Slow initial texture upload with PBO

Hello Everybody,

I am building a library to enable simple and fast asynchronous texture uploads.

I am using the usual texture + PBO process with a single OpenGL context (i.e., map the PBO on the render thread, fill the PBO on a background thread, and afterwards back on the render thread unmap the PBO, bind it, and upload its contents to a texture). This all works functionally as expected, but I am posting here because of some “predictably irrational” performance I’ve been noticing.

Everything I read about the topic suggests that calling glTexImage2D or glTexSubImage2D with a PBO bound allows the call to return immediately. However, there seems to be large differences in the time it takes to execute glTexImage2D (or glTexSubImage2D) depending on whether or not both the PBO and the texture have been used in this process previously.

What I noticed is that if either the PBO or the texture has been allocated at the start of this process, then the call to glTexImage2D takes somewhere between 0.5 and 7 milliseconds to return. In contrast, if I use both a pre-existing PBO and a pre-existing texture (i.e., they are both pulled from pools), then the glTexImage2D operation completes in a few hundredths of a millisecond!

The difference is quite dramatic. In our test application, this means we can either have one texture ready per frame vs a hundred of them ready in a single frame.

This behavior is 100% reproducible on both a Quadro FX 4800 and a lower-end GeForce 9600M GT. And it is also true regardless of whether I use glTexImage2D or glTexSubImage2D. I thought perhaps driver swizzling was responsible, but even after switching everything over to use BGRA, the issue remains. We are also using only power-of-two sized textures.

Can somebody please explain what may be going on here? Or offer any advice for how to deal with this is? Perhaps I am doing something naive?

Many thanks in advance!

Pages for the MMU on both cpu and gpu side are being allocated and mapped. This is for both the texture and buffer-object.
Also, the texture probably has an empty version in sysram, which gets zero-initialized for OS security reasons.

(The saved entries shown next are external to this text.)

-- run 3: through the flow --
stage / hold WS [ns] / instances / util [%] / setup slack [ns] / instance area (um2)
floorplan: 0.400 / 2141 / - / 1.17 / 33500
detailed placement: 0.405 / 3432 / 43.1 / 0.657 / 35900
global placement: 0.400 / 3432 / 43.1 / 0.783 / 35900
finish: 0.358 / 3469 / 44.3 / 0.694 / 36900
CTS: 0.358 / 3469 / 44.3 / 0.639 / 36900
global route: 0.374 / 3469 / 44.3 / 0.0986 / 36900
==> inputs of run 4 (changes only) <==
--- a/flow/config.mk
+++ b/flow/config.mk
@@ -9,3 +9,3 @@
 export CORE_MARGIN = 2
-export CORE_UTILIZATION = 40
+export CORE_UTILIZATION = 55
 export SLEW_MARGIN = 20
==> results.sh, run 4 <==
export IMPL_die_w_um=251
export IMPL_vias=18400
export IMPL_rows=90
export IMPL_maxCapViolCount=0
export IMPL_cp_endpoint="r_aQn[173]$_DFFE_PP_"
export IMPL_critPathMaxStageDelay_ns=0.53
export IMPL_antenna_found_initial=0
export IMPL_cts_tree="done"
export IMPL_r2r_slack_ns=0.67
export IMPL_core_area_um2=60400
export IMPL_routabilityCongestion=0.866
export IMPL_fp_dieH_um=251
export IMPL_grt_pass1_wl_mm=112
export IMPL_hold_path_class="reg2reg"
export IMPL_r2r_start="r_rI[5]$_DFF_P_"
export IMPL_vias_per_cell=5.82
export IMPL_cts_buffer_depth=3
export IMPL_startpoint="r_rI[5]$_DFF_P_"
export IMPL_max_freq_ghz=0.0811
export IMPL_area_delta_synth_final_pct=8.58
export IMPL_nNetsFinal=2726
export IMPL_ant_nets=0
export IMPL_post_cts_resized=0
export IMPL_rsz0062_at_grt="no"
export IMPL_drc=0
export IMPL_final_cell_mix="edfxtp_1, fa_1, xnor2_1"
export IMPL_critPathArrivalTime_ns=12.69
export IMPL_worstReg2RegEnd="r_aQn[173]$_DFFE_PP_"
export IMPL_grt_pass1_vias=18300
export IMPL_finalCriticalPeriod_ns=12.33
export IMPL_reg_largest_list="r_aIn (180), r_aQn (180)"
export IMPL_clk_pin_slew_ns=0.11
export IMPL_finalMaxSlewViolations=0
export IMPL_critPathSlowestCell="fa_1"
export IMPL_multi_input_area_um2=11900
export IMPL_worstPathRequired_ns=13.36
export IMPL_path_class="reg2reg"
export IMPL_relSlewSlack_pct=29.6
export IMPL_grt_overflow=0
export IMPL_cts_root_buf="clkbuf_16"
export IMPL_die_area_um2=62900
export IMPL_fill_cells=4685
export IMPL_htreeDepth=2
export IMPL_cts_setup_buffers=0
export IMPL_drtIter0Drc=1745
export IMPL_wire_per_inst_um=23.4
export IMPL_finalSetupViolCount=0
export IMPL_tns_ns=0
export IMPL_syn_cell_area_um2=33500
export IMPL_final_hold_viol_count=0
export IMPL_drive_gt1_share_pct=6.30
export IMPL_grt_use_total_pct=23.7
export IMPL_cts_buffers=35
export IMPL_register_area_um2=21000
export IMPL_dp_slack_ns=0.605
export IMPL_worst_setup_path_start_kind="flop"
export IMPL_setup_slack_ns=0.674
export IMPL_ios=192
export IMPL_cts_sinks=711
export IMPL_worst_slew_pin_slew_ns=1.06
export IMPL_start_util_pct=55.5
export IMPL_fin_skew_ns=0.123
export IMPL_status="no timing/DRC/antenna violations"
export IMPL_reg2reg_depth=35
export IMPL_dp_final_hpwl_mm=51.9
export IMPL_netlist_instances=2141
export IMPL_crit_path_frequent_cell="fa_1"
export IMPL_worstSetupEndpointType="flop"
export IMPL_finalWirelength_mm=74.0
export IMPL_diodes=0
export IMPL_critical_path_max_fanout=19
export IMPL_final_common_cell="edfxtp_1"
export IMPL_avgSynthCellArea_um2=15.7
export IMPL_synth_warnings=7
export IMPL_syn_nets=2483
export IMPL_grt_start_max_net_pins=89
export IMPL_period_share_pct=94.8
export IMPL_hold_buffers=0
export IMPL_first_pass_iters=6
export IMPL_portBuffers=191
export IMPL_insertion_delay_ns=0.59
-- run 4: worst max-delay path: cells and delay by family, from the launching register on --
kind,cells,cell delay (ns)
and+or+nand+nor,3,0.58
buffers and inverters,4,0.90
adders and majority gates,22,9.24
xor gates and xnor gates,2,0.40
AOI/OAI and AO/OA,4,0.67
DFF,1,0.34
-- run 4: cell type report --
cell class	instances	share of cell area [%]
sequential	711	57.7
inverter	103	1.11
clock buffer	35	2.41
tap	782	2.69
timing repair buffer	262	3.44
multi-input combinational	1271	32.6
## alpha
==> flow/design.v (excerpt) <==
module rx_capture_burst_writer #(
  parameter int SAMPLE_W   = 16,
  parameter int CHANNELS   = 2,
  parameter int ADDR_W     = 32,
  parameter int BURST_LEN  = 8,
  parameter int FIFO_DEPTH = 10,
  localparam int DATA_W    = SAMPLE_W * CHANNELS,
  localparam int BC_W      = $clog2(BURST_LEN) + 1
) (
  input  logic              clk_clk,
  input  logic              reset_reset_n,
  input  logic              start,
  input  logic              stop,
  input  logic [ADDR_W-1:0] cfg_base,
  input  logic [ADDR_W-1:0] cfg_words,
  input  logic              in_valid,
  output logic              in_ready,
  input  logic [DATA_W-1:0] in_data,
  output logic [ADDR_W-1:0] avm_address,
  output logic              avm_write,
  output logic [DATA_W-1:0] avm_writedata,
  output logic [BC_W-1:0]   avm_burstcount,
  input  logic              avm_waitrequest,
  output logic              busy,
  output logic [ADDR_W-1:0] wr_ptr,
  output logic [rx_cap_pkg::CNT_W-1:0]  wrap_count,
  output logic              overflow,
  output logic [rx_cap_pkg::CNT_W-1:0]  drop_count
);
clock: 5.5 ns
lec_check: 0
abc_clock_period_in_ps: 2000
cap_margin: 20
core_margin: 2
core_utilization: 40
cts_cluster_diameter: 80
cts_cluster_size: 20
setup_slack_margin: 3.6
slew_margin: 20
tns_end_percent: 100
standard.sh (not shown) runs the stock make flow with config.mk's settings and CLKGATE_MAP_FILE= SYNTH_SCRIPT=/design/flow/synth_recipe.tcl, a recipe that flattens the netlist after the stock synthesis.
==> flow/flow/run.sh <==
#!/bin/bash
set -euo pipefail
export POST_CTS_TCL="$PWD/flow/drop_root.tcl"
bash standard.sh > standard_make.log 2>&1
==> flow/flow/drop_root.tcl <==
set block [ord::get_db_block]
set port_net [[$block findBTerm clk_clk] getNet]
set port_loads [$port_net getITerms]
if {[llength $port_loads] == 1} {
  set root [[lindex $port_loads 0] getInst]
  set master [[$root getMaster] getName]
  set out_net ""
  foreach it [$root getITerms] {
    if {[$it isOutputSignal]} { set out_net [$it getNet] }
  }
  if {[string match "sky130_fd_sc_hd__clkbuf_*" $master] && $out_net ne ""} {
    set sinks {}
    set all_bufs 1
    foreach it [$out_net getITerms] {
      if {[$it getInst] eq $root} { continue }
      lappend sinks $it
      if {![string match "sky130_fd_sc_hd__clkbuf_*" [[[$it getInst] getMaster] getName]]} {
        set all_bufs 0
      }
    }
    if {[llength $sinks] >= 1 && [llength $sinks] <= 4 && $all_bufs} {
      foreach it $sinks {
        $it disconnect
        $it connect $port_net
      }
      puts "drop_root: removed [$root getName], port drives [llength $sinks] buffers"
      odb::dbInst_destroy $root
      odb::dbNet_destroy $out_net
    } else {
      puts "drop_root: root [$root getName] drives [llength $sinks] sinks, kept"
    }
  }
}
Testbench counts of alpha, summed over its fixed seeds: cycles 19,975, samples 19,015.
Source: an optimization exercise on an open RTL-to-GDS flow (aim: small area). Production flows keep margins and buffers that such runs may drop. The RTL was checked by simulation tests, not by an equivalence proof against the original design. No activity file was given, so power comes from the tool's default toggle rates.

== sierra ==
Design vstu_top, start of the top module:
module vstu_top (
  input  logic                                             clk_i,
  input  logic                                             rst_ni,
  input  vstu_pkg::store_req_t                             req_i,
  input  logic                                             req_valid_i,
  output logic                                             req_ready_o,
  input  vstu_pkg::done_vec_t                              running_i,
  input  logic [4-1:0][8*8-1:0] operand_i,
  input  logic [4-1:0]                        operand_valid_i,
  output logic [4-1:0]                        operand_ready_o,
  input  vstu_pkg::burst_req_t                             burst_i,
  input  logic                                             burst_valid_i,
  output logic                                             burst_ready_o,
  output vstu_pkg::w_beat_t                                w_o,
  output logic                                             w_valid_o,
  input  logic                                             w_ready_i,
  input  logic                                             b_valid_i,
  output logic                                             b_ready_o,
  output logic                                             store_pending_o,
  ...
clock: 8.0 ns
lec_check: 0
cap_margin: 0
core_margin: 2
core_utilization: 40
slew_margin: 0
standard.sh (not shown) runs the stock make flow with config.mk's settings and CLKGATE_MAP_FILE= SYNTH_SCRIPT=/design/flow/synth_recipe.tcl, a recipe that flattens the netlist after the stock synthesis.
==> flow/flow/run.sh <==
#!/bin/bash
# Layout flow: the standard ORFS flow (standard.sh) with three changes:
#  - synthesis is synth_recipe.tcl unchanged except that Yosys's abc call maps the
#    combinational logic with flow/abc_area.script (area-oriented) instead of ORFS's
#    speed script; flip-flop mapping, flattening and renaming are untouched
#  - port buffers use the smallest buffer cell
#  - the clock tree uses clkbuf_8 sink clusters and no dummy loads
# Each tool's output goes to a log file in this folder.
set -euo pipefail
HERE=$(pwd)
ABC_SCRIPT=$HERE/flow/abc_area.script
source $HERE/flow/settings.sh

# ORFS synth.tcl with the abc script argument replaced
sed 's#^\(\s*\)log_cmd abc {\*}$abc_args#\1set abc_args [lreplace $abc_args 1 1 '"$ABC_SCRIPT"']\n&#' \
  $FLOW_HOME/scripts/synth.tcl > $HERE/synth_area.tcl
grep -q "lreplace \$abc_args 1 1 $ABC_SCRIPT" $HERE/synth_area.tcl
sed 's#source $::env(SCRIPTS_DIR)/synth.tcl#source '"$HERE"'/synth_area.tcl#' \
  $HERE/synth_recipe.tcl > $HERE/synth_recipe_area.tcl
grep -q "source $HERE/synth_area.tcl" $HERE/synth_recipe_area.tcl

export BUFFER_PORTS_ARGS="-buffer_cell sky130_fd_sc_hd__buf_1"
export CTS_ARGS="-sink_clustering_enable -repair_clock_nets -dont_use_dummy_load $CTS_EXTRA"
bash standard.sh SYNTH_SCRIPT=$HERE/synth_recipe_area.tcl finish > $HERE/standard.log 2>&1
==> flow/flow/abc_area.script <==
strash
dch -f
amap -F 8 -A 16
topo
stime -c
==> flow/flow/settings.sh <==
CTS_EXTRA="-buf_list sky130_fd_sc_hd__clkbuf_8 -sink_clustering_size 17 -sink_clustering_max_diameter 80"
sierra closes out successfully: all stages finished, all timing, DRC and antenna checks passed.
Changes in violet relative to sierra:
- swapping 0 for 20 in CAP_MARGIN
- swapping 0 for 20 in SLEW_MARGIN
==> flow/flow/abc_area.script <==
&get -n
&st
&dch
&nf -a
&put
topo
stime -c
==> flow/flow/settings.sh <==
CTS_EXTRA="-buf_list sky130_fd_sc_hd__clkbuf_8 -sink_clustering_size 18 -sink_clustering_max_diameter 80"
Notes after the runs:
The lower synthesized-area fraction occupied by ao, oa, aoi and oai cells came out of violet. Cmp violet and sierra / final-layout clock-cell area share / higher: sierra. Where total non-filler cell area in the finished layout is concerned, sierra is better than violet. violet gives less number of clock-tree buffers in the layout than sierra did.
Relative to violet, the following input files were edited for fjord:
==> flow/flow/settings.sh <==
CTS_EXTRA="-buf_list sky130_fd_sc_hd__clkbuf_8 -sink_clustering_size 20 -sink_clustering_max_diameter 50"
[summary]
- Sort violet and fjord by global-route wire length before repair desc -> top: fjord
- The setup slack of fjord is smaller than that of violet.
- The wire length per cell was comparable across violet and fjord.
- Number of filler cells placed in the layout in fjord is 12 lower than in violet
- Delta (fjord minus violet): reported net switching power shows an increase of 1.8%, utilization climbed 0.60 points, clock-pin slew on the worst setup and hold paths dropped 0.04 ns.
- fjord against violet: total design power increased by about 3% relative to the old numbers; detailed route wirelength on metal2 level; wire length went up.
diff inputs: fjord => lagoon
- a change of CORE_UTILIZATION from 40 to 65
==> flow/flow/abc_area.script <==
strash
dch -f
amap -F 8 -A 16
topo
stime -c
==> flow/flow/settings.sh <==
CTS_EXTRA="-buf_list sky130_fd_sc_hd__clkbuf_8 -sink_clustering_size 17 -sink_clustering_max_diameter 80"
==> run notes <==
- Between fjord and lagoon, worst vdd rail ir drop increased.
- Cmp lagoon and fjord / starting utilization of the core area / lower: fjord
- When lagoon is measured against fjord, its total length of routed met2 wires turns out about 0.7% higher.
- From fjord to lagoon, count of nets left with antenna violations after detail routing did not move at all.
- Going from fjord to lagoon, worst setup slack decreased 0.72 ns, share of final-layout standard cells stronger than drive strength 1 went down by 2.6 points, number of signal-net inverters in the final layout now larger.
For raven, these inputs were changed with respect to lagoon:
- a change of CORE_UTILIZATION from 65 to 40
==> flow/flow/abc_area.script <==
strash
dch -f
amap
topo
stime -c
==> run notes <==
Diff lagoon -> raven: multi-input gate share of total cell area down 1.8 points; critical path depth up 4; sequential share of cell area down 2.3 points.
Per the comparison of raven with lagoon, proportion of cell area spent on the clock network flat; wire length up 11%; die area up about 65%; post-route cell area up about 4.5%; share of the cycle needed by the critical path after routing up 2.5 points.
[compare] base=lagoon new=raven: share of the synthesized netlist area taken by xor and xnor gates has remained practically unchanged, final worst-path setup slack has decreased, compound-cell area share of the yosys netlist has decreased.
The following lists how nickel was set up differently from raven:
==> flow/flow/abc_area.script <==
&get -n
&st
&dch
&nf -a
&put
topo
stime -c
==> flow/flow/settings.sh <==
CTS_EXTRA="-buf_list sky130_fd_sc_hd__clkbuf_8 -sink_clustering_size 16 -sink_clustering_max_diameter 60"
==> run notes <==
Against raven, nickel comes in 2.1% higher on cell area power density. Number of iterations in the first detailed-routing pass was lower in the run labelled raven. Compared to raven, the router laid down less metal wire for nickel. In the metrics for nickel and raven, the one carrying the higher worst-margin pin slew is nickel. Compound-gate portion of the synthesized area (nickel over raven): decrease, 15 points. Number of multi-input logic gates of nickel falls short of that of raven by a few percent. Relative to raven, the total stage count of the critical path of nickel is lower by 9. Maximum net fanout on the critical path of raven is on par with nickel. [nickel] worst setup slack rose 0.93 ns relative to raven. Standard cell core area (nickel over raven): increase, 2.8%.

==> afterwards: timing with drivers on the ports <==
How much do the figures lean on ideal ports? The routed layouts below were timed once more, with nothing changed but the port constraints.
Step 1 (the two cells are an assumption about what drives the block):
set clk [get_ports {clk_i}]
set_driving_cell -lib_cell sky130_fd_sc_hd__clkbuf_16 $clk
set_driving_cell -lib_cell sky130_fd_sc_hd__buf_2 [delete_from_list [all_inputs] $clk]
Step 2 also shifts input and output timing later by t, the mid clock arrival at the registers, as if the neighbouring blocks saw the same clock.
Slacks: no drivers / after step 1 / after step 2; pairs: no drivers / after step 1.
run | t, ns | slack for setup (ns) | slew at the worst register clock pin (ns) | cell pins on the clock port's net
sierra | 0.661 | 1.435 / 1.435 / 1.435 | 0.11 / 0.11 | 1
violet | 0.663 | 2.395 / 2.395 / 2.395 | 0.12 / 0.12 | 1
fjord | 0.649 | 2.375 / 2.375 / 2.375 | 0.10 / 0.10 | 1
lagoon | 0.619 | 1.651 / 1.651 / 1.651 | 0.11 / 0.11 | 1
raven | 0.650 | 1.450 / 1.450 / 1.450 | 0.11 / 0.11 | 1
nickel | 0.625 | 2.381 / 2.381 / 2.381 | 0.10 / 0.10 | 1
After both steps setup and hold are still met in every run listed.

I hit the same performance bug in NV driver some time ago. I went crazy about it. I was surprised that nobody else reported this earlier.
My observation was that glTexImage2D(, NULL) is fast (< 1ms). But the driver actually delays all the real initialization for later. So then the first call to glTexSubImage2D() takes ages. It takes ages no matter what kind of memory you supply (PBO or not), what size of data transfer (2k or just 1 pixel), no matter what internal texture format. It just takes long.
I’ve made some workaround that helps a bit. After I create a texture I bind it to a FBO and call glClear(GL_COLOR_BUFFER_BIT) and then I load the texture data. In the end this was faster then just loading the data directly. It does not make much sense. I know. The texture initialization is about 1ms then which is feasible for me.

Be also sure you handle mipmaping correctly. There is also a huge slowdown when loading data to NVIDIA driver “in a wrong order”.

could you explain what is “the right order”?


could you explain what is “the right order”?

thx [/QUOTE]

For example I realized that sometimes the function glGenerateMipmapEXT actually reads back the texture from GPU to system memory, reallocates the GPU texture memory and downloads it back.

All this is NV specific.

Thanks very much for the info!

mfort: do you happen to know when is the “right” time to call the mipmap generation function so that we don’t pay the penalty you describe?

First be sure the texture loading is reasonable fast without doing mipmaping.
I’ve got the best performance across all tested HW with preallocating all the texture levels in advance. Something like this:

  // first time initialization
  for(all levels) {
    glTexImage2D(..., level, ..., NULL); 
  fillBlackUsingFBOAndClear(); // this actually allocates the GPU memory

  // sometimes later
  glTexSubImage2D() with PBO  // always fast
  glGenerateMipmap()          // always fast

It would be nice to see someone from NV to tell us the best way how to load the texture without penalty in the first load.

This problem is probably marginal for most as most gfx engines preload the texture at startup and therefore they do not suffer from sudden spikes in performance.

Very interesting. Thanks again for the help!

So ARB was listening!
See ARB_texture_storage
Very nice.

I wouldn’t say “listening” so much as “was going to do it anyway”, since they couldn’t have put that spec together in a week’s time.

Sure, I was just kidding. But it was nice coincidence. This problem with creating textures in OpenGL is since day one. The problem was mostly for driver developers as it was hard to optimize. We have a new clean way to create textures after all.